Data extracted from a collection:
`src/rtl/fcr_pkg.sv`:
```
`timescale 1ns/1ps
package fcr_pkg;
  localparam int CMD_W   = 8;
  localparam int NUM_CMD = 5;

  // Bit index of each action in the strobe vector
  typedef enum int {
    IDX_NUDGE = 0,
    IDX_CAL   = 1,
    IDX_SYNC  = 2,
    IDX_SWAP  = 3,
    IDX_RST   = 4
  } cmd_idx_e;

  localparam logic [CMD_W-1:0] CODE_NUDGE = 8'h1E;
  localparam logic [CMD_W-1:0] CODE_CAL   = 8'h2D;
  localparam logic [CMD_W-1:0] CODE_SYNC  = 8'h4B;
  localparam logic [CMD_W-1:0] CODE_SWAP  = 8'h78;
  localparam logic [CMD_W-1:0] CODE_RST   = 8'h87;

  // Maps a code to a one-hot action vector; unknown codes give zero
  function automatic logic [NUM_CMD-1:0] decode_cmd(input logic [CMD_W-1:0] code);
    logic [NUM_CMD-1:0] oh;
    oh = '0;
    case (code)
      CODE_NUDGE: oh[IDX_NUDGE] = 1'b1;
      CODE_CAL:   oh[IDX_CAL]   = 1'b1;
      CODE_SYNC:  oh[IDX_SYNC]  = 1'b1;
      CODE_SWAP:  oh[IDX_SWAP]  = 1'b1;
      CODE_RST:   oh[IDX_RST]   = 1'b1;
      default:    oh = '0;
    endcase
    return oh;
  endfunction
endpackage

```
`src/rtl/fcr_tmr_reg.sv`:
```
`timescale 1ns/1ps
module fcr_tmr_reg #(
  parameter int             W       = 1,
  parameter logic [W-1:0]   RST_VAL = '0
) (
  input  logic         clk_i,
  input  logic         rst_ni,
  input  logic [W-1:0] d_i,
  output logic [W-1:0] q_o
);
  localparam int COPIES = 3;

  for (genvar g = 0; g < COPIES; g++) begin : g_copy
    logic [W-1:0] q;
    always_ff @(posedge clk_i or negedge rst_ni) begin
      if (!rst_ni) q <= RST_VAL;
      else         q <= d_i;
    end
  end

  function automatic logic [W-1:0] vote(input logic [W-1:0] a, input logic [W-1:0] b,
                                        input logic [W-1:0] c);
    return (a & b) | (a & c) | (b & c);
  endfunction

  assign q_o = vote(g_copy[0].q, g_copy[1].q, g_copy[2].q);

  // redundancy guard: with no upset injected, all copies must agree
  copies_agree_chk: assert property (@(posedge clk_i) disable iff (!rst_ni)
    (g_copy[0].q == g_copy[1].q) && (g_copy[1].q == g_copy[2].q));
endmodule

```
`src/rtl/fcr_deframer.sv`:
```
`timescale 1ns/1ps
module fcr_deframer
  import fcr_pkg::*;
#(
  parameter logic [CMD_W-1:0] PREAMBLE = 8'hA5
) (
  input  logic               clk_i,
  input  logic               rst_ni,
  input  logic               bit_i,
  output logic [NUM_CMD-1:0] strobe_o,
  output logic               frame_hit_o
);
  localparam int FRAME_W = 2 * CMD_W;
  localparam int HIST_W  = FRAME_W - 1;

  logic [HIST_W-1:0]  hist_q, hist_d;
  logic [FRAME_W-1:0] window;
  logic [NUM_CMD-1:0] code_oh, stb_d;

  // The newest bit completes the window in the same cycle it is sampled
  assign window      = {hist_q, bit_i};
  assign code_oh     = decode_cmd(window[CMD_W-1:0]);
  assign frame_hit_o = (window[FRAME_W-1:CMD_W] == PREAMBLE) && (|code_oh);
  assign hist_d      = frame_hit_o ? '0 : window[HIST_W-1:0];
  assign stb_d       = frame_hit_o ? code_oh : '0;

  fcr_tmr_reg #(.W(HIST_W)) u_hist (
    .clk_i(clk_i), .rst_ni(rst_ni), .d_i(hist_d), .q_o(hist_q));

  fcr_tmr_reg #(.W(NUM_CMD)) u_stb (
    .clk_i(clk_i), .rst_ni(rst_ni), .d_i(stb_d), .q_o(strobe_o));


  strobe_onehot_chk: assert property (@(posedge clk_i) disable iff (!rst_ni)
    $onehot0(strobe_o));

  strobe_single_chk: assert property (@(posedge clk_i) disable iff (!rst_ni)
    (strobe_o != '0) |=> (strobe_o == '0));

  hist_cleared_chk: assert property (@(posedge clk_i) disable iff (!rst_ni)
    frame_hit_o |=> (hist_q == '0) && (strobe_o != '0));
endmodule

```
`src/rtl/fcr_divider.sv`:
```
`timescale 1ns/1ps
module fcr_divider #(
  parameter int FAST_DIV = 4,   // power of two
  parameter int SLOW_DIV = 32   // power of two, multiple of FAST_DIV
) (
  input  logic clk_i,
  input  logic rst_ni,
  input  logic sync_i,
  input  logic hold_i,
  output logic en_fast_o,
  output logic en_slow_o
);
  localparam int               CNT_W     = $clog2(SLOW_DIV);
  localparam logic [CNT_W-1:0] LAST      = CNT_W'(SLOW_DIV - 1);
  localparam logic [CNT_W-1:0] FAST_MASK = CNT_W'(FAST_DIV - 1);

  logic [CNT_W-1:0] cnt_q, cnt_d;

  // Sync restarts the count, a nudge freezes it for one cycle
  function automatic logic [CNT_W-1:0] step_count(input logic [CNT_W-1:0] c,
                                                  input logic restart, input logic freeze);
    if (restart)     return '0;
    if (freeze)      return c;
    if (c == LAST)   return '0;
    return c + 1'b1;
  endfunction

  function automatic logic at_fast_edge(input logic [CNT_W-1:0] c);
    return (c & FAST_MASK) == FAST_MASK;
  endfunction

  assign cnt_d     = step_count(cnt_q, sync_i, hold_i);
  assign en_fast_o = at_fast_edge(cnt_q) && !hold_i;
  assign en_slow_o = (cnt_q == LAST) && !hold_i;

  fcr_tmr_reg #(.W(CNT_W)) u_cnt (
    .clk_i(clk_i), .rst_ni(rst_ni), .d_i(cnt_d), .q_o(cnt_q));


  slow_in_fast_chk: assert property (@(posedge clk_i) disable iff (!rst_ni)
    en_slow_o |-> en_fast_o);

  sync_restart_chk: assert property (@(posedge clk_i) disable iff (!rst_ni)
    sync_i |=> (cnt_q == '0));

  hold_freeze_chk: assert property (@(posedge clk_i) disable iff (!rst_ni)
    (hold_i && !sync_i) |=> $stable(cnt_q));

  slow_no_double_chk: assert property (@(posedge clk_i) disable iff (!rst_ni)
    en_slow_o |=> !en_slow_o);

  slow_deferred_chk: assert property (@(posedge clk_i) disable iff (!rst_ni)
    (hold_i && !sync_i && cnt_q == LAST) |=> en_slow_o);
endmodule

```
`src/rtl/fast_cmd_rx.sv`:
```
`timescale 1ns/1ps
module fast_cmd_rx
  import fcr_pkg::*;
#(
  parameter logic [CMD_W-1:0] PREAMBLE = 8'hA5,
  parameter int               FAST_DIV = 4,
  parameter int               SLOW_DIV = 32
) (
  input  logic clk_i,
  input  logic rst_ni,
  input  logic cmd_bit_i,
  output logic nudge_o,
  output logic calib_o,
  output logic sync_o,
  output logic bus_swap_o,
  output logic chip_reset_o,
  output logic bus_sel_o,
  output logic en_fast_o,
  output logic en_slow_o
);
  logic [NUM_CMD-1:0] strobe;
  logic               frame_hit;
  logic               sel_d;

  fcr_deframer #(.PREAMBLE(PREAMBLE)) u_deframer (
    .clk_i(clk_i), .rst_ni(rst_ni), .bit_i(cmd_bit_i),
    .strobe_o(strobe), .frame_hit_o(frame_hit));

  fcr_divider #(.FAST_DIV(FAST_DIV), .SLOW_DIV(SLOW_DIV)) u_divider (
    .clk_i(clk_i), .rst_ni(rst_ni),
    .sync_i(strobe[IDX_SYNC]), .hold_i(strobe[IDX_NUDGE]),
    .en_fast_o(en_fast_o), .en_slow_o(en_slow_o));

  // Chip reset forces primary; a swap toggles the channel
  assign sel_d = strobe[IDX_RST]  ? 1'b0 :
                 strobe[IDX_SWAP] ? ~bus_sel_o : bus_sel_o;

  fcr_tmr_reg #(.W(1)) u_sel (
    .clk_i(clk_i), .rst_ni(rst_ni), .d_i(sel_d), .q_o(bus_sel_o));

  assign nudge_o      = strobe[IDX_NUDGE];
  assign calib_o      = strobe[IDX_CAL];
  assign sync_o       = strobe[IDX_SYNC];
  assign bus_swap_o   = strobe[IDX_SWAP];
  assign chip_reset_o = strobe[IDX_RST];


  swap_toggle_chk: assert property (@(posedge clk_i) disable iff (!rst_ni)
    bus_swap_o |=> (bus_sel_o != $past(bus_sel_o)));

  reset_primary_chk: assert property (@(posedge clk_i) disable iff (!rst_ni)
    chip_reset_o |=> !bus_sel_o);

  sel_quiet_chk: assert property (@(posedge clk_i) disable iff (!rst_ni)
    (!bus_swap_o && !chip_reset_o) |=> $stable(bus_sel_o));

  hit_to_strobe_chk: assert property (@(posedge clk_i) disable iff (!rst_ni)
    frame_hit |=> $countones({nudge_o, calib_o, sync_o, bus_swap_o, chip_reset_o}) == 1);
endmodule

```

### [EXERCISE DIRECTIONS]
Reply with a lone number, the count of lines in the data that include the string "stable".

### [SOLUTION]
2